┏━━

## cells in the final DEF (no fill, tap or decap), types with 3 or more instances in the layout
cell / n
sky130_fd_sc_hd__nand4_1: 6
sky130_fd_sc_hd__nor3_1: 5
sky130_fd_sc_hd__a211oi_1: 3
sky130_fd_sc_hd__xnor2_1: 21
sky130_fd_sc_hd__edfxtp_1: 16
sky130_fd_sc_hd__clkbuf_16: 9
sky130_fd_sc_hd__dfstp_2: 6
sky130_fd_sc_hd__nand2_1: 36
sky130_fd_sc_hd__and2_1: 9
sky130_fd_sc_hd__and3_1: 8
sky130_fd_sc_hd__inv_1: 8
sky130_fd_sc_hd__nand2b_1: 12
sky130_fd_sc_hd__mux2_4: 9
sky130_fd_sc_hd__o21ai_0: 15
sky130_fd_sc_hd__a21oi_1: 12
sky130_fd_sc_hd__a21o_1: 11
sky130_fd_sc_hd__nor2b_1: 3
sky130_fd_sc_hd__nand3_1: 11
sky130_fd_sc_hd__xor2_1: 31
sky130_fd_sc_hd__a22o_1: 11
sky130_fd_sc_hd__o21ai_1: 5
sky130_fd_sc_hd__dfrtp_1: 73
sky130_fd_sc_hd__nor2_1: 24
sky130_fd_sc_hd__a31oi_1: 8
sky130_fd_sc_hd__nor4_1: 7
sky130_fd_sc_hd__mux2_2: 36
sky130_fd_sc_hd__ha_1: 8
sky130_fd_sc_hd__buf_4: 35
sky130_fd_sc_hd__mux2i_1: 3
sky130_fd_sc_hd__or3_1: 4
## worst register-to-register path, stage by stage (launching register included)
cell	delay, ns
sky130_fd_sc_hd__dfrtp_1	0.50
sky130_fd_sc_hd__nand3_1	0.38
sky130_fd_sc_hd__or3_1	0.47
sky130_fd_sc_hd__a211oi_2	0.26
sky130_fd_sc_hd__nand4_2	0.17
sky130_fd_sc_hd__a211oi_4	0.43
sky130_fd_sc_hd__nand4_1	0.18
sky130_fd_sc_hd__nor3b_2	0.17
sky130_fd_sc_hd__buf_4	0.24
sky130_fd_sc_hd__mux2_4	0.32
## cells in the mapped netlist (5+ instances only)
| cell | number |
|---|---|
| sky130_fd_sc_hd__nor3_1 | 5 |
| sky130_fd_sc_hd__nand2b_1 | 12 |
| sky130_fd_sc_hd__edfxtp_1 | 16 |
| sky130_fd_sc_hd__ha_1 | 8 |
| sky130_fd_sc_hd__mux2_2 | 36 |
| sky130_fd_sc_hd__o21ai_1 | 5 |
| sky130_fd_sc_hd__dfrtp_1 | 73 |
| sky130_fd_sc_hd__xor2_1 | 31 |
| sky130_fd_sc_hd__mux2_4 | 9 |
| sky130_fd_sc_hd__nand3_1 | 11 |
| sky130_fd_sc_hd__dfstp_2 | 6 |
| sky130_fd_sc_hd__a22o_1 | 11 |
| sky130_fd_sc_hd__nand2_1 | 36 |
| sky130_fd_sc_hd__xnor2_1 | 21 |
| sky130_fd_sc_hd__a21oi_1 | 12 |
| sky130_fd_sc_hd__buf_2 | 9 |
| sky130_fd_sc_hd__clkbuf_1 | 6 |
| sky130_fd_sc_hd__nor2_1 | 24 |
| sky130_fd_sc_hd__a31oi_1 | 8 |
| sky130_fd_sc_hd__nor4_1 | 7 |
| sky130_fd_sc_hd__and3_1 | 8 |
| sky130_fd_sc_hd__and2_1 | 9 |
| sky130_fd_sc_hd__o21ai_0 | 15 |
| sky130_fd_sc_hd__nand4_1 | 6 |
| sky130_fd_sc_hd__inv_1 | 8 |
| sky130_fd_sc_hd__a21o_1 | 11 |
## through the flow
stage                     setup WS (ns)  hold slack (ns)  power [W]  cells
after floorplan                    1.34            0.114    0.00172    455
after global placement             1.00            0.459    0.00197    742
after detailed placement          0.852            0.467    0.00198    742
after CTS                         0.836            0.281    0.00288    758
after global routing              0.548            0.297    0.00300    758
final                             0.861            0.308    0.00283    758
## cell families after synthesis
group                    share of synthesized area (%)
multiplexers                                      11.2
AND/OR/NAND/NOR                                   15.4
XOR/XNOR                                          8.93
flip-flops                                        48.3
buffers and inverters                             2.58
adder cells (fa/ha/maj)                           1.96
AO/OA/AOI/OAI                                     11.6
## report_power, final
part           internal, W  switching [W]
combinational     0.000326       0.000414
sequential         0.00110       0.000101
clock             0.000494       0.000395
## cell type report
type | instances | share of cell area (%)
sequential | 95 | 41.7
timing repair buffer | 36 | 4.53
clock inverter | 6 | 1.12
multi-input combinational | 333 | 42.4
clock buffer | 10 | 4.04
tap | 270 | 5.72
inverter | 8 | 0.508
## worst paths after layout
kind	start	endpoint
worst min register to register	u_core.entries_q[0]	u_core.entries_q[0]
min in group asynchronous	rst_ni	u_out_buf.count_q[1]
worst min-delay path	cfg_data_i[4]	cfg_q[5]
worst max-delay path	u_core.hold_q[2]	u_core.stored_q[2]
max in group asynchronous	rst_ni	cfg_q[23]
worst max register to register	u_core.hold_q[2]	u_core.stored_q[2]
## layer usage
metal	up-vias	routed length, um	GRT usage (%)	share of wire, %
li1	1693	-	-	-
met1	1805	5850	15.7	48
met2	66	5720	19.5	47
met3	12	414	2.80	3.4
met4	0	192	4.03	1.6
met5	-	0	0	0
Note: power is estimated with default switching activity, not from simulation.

┗━━
┏━━

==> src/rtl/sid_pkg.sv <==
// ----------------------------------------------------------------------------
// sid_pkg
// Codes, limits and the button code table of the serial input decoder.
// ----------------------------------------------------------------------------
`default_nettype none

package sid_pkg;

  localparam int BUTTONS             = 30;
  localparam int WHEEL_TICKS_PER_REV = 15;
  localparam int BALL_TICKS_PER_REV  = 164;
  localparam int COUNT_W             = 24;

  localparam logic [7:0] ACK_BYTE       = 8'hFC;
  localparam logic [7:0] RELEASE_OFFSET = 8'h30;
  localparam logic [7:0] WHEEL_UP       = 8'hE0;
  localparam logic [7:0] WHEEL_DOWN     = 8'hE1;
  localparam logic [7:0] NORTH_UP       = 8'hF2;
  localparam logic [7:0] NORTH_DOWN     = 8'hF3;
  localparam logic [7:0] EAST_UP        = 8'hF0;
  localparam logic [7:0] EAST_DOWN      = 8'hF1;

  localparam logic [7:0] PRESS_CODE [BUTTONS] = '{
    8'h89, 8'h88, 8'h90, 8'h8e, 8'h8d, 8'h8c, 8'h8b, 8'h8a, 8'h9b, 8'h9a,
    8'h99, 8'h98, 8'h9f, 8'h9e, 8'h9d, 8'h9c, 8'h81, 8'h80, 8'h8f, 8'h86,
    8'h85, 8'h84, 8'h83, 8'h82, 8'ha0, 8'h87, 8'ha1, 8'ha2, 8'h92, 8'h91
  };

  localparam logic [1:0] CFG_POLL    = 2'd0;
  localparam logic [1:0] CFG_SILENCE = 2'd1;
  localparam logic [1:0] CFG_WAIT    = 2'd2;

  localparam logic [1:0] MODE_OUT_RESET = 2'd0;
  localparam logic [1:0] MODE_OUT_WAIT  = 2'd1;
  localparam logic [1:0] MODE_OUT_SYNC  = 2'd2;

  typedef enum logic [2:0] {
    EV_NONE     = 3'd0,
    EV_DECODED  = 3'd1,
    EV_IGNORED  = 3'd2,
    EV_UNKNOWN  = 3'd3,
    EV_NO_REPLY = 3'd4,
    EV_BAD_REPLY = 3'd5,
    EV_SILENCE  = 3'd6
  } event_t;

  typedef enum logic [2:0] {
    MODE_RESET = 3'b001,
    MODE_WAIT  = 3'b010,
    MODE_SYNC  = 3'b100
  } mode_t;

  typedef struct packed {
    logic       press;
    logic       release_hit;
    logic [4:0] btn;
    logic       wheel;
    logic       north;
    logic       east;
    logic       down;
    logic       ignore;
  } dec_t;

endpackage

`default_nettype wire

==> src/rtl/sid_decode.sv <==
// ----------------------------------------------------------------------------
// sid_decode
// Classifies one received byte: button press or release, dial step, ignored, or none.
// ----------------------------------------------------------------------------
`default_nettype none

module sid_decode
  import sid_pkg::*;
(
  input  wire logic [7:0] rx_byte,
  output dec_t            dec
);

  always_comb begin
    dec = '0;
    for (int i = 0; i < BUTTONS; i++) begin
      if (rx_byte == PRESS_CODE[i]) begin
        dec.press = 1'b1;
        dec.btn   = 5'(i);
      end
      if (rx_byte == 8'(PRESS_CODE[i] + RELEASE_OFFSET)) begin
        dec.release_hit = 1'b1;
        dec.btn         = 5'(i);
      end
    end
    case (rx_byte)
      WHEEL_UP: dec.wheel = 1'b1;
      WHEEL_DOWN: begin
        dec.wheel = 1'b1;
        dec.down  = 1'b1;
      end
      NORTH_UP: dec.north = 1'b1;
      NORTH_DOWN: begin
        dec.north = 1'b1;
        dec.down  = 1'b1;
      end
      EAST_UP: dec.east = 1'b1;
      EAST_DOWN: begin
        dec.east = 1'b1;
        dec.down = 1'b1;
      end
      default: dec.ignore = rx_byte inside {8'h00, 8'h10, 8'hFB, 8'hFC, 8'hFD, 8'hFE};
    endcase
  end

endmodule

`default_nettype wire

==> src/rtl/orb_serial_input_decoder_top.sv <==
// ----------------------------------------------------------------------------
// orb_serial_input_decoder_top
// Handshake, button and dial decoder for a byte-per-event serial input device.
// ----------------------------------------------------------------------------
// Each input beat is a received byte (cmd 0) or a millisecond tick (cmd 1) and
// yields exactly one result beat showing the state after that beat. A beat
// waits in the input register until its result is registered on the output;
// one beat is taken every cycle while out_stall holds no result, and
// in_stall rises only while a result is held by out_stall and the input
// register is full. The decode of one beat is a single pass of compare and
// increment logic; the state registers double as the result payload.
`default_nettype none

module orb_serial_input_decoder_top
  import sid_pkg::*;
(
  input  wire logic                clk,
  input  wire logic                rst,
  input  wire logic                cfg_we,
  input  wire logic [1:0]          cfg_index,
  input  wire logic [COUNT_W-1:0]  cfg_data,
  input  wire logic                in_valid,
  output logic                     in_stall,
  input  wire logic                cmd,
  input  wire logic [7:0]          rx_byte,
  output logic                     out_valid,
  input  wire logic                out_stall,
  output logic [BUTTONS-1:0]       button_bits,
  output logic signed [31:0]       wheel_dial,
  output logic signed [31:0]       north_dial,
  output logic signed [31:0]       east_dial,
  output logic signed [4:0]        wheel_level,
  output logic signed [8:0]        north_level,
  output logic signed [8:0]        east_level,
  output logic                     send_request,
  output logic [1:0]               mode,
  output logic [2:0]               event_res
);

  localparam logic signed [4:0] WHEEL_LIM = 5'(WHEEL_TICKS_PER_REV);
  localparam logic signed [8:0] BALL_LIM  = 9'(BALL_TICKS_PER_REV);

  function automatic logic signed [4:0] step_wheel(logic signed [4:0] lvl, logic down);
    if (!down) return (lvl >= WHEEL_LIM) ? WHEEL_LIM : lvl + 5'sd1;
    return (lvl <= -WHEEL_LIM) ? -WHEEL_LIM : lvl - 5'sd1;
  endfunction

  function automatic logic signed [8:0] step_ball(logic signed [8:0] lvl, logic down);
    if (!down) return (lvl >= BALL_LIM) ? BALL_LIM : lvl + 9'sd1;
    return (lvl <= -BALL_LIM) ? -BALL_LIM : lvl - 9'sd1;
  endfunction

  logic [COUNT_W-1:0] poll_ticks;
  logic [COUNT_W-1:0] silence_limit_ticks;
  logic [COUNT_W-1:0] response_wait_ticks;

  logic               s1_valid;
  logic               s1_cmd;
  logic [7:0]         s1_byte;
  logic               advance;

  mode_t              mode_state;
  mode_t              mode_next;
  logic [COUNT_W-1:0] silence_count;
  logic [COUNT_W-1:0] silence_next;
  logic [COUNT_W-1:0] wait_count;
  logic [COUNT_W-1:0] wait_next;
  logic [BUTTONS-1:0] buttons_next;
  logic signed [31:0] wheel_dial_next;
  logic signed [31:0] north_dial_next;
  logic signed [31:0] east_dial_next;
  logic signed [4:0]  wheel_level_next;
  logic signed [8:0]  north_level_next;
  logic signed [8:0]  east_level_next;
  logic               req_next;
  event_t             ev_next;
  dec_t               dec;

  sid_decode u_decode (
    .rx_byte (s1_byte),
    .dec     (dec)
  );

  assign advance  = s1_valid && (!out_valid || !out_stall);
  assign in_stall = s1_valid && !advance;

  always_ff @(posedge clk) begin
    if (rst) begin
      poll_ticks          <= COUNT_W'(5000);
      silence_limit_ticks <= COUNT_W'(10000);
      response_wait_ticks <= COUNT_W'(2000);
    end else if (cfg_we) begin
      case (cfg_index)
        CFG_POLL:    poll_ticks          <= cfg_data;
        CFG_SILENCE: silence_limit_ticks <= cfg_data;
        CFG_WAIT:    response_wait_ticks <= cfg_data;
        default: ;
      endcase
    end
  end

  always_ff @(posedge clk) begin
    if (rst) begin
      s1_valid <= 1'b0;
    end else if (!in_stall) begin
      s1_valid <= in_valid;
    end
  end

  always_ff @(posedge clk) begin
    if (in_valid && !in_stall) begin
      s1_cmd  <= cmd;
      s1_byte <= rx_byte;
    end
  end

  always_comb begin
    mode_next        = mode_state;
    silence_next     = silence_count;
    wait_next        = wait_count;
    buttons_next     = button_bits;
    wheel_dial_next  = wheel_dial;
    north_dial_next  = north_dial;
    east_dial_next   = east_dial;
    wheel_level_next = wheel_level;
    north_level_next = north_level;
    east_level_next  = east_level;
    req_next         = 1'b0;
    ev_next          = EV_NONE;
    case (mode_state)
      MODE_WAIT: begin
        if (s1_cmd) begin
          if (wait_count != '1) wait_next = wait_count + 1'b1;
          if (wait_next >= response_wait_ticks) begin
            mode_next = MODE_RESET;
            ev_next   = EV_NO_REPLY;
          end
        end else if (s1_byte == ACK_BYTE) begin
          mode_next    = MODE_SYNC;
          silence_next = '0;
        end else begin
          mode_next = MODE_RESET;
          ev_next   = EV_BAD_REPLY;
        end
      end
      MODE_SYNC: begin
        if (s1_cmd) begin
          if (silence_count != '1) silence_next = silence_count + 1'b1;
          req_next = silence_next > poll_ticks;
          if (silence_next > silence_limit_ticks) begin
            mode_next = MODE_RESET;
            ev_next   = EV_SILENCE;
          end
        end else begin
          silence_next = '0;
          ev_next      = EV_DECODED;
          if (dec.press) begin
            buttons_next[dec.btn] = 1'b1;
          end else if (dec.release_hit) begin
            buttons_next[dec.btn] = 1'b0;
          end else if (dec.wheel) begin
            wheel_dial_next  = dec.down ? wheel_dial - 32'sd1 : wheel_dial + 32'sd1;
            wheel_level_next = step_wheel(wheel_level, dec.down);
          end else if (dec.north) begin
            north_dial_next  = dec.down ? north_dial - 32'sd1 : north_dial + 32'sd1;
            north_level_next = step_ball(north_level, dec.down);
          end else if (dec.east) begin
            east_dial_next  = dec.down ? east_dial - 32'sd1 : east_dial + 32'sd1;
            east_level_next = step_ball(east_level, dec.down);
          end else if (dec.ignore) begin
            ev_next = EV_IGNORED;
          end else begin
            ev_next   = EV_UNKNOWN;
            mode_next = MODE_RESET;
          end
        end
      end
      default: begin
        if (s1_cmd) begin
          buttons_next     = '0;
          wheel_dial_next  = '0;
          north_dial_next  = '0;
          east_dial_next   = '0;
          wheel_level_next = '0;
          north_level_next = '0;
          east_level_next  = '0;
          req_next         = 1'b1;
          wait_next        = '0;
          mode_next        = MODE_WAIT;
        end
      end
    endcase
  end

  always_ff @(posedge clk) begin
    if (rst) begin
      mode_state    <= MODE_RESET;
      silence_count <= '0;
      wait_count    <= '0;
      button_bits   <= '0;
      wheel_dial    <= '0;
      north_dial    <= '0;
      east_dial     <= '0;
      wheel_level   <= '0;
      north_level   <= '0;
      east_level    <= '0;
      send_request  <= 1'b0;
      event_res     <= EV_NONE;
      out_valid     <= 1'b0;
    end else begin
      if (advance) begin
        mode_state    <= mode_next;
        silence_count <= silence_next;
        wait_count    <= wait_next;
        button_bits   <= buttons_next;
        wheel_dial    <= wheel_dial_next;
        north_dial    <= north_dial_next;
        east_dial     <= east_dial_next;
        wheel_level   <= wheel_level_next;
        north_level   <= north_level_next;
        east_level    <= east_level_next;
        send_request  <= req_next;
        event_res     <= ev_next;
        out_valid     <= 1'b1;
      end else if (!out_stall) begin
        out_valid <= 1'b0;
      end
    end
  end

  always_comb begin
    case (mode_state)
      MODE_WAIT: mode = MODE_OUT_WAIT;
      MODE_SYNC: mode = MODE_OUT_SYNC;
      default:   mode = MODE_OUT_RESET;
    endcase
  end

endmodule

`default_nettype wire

┗━━
┏━━

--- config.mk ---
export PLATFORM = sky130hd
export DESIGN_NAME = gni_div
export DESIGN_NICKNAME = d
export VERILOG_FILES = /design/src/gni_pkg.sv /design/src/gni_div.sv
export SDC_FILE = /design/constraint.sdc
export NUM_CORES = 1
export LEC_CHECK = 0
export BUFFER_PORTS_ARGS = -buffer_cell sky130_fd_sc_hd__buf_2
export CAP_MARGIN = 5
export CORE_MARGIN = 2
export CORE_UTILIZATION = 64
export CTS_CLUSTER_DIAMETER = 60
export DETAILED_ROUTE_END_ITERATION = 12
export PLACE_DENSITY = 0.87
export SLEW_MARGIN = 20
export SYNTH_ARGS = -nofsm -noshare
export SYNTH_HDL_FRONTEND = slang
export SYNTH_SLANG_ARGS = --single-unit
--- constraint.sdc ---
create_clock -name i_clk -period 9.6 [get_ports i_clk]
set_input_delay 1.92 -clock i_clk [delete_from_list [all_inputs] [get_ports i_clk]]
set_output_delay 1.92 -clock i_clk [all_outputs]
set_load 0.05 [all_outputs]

┗━━

In the data above, which lines lie between the line with "## cells in the final" and the line with "sky130_fd_sc_hd__ha_1: 8", inclusive? Print those lines exactly and nothing else.

Answer section →
## cells in the final DEF (no fill, tap or decap), types with 3 or more instances in the layout
cell / n
sky130_fd_sc_hd__nand4_1: 6
sky130_fd_sc_hd__nor3_1: 5
sky130_fd_sc_hd__a211oi_1: 3
sky130_fd_sc_hd__xnor2_1: 21
sky130_fd_sc_hd__edfxtp_1: 16
sky130_fd_sc_hd__clkbuf_16: 9
sky130_fd_sc_hd__dfstp_2: 6
sky130_fd_sc_hd__nand2_1: 36
sky130_fd_sc_hd__and2_1: 9
sky130_fd_sc_hd__and3_1: 8
sky130_fd_sc_hd__inv_1: 8
sky130_fd_sc_hd__nand2b_1: 12
sky130_fd_sc_hd__mux2_4: 9
sky130_fd_sc_hd__o21ai_0: 15
sky130_fd_sc_hd__a21oi_1: 12
sky130_fd_sc_hd__a21o_1: 11
sky130_fd_sc_hd__nor2b_1: 3
sky130_fd_sc_hd__nand3_1: 11
sky130_fd_sc_hd__xor2_1: 31
sky130_fd_sc_hd__a22o_1: 11
sky130_fd_sc_hd__o21ai_1: 5
sky130_fd_sc_hd__dfrtp_1: 73
sky130_fd_sc_hd__nor2_1: 24
sky130_fd_sc_hd__a31oi_1: 8
sky130_fd_sc_hd__nor4_1: 7
sky130_fd_sc_hd__mux2_2: 36
sky130_fd_sc_hd__ha_1: 8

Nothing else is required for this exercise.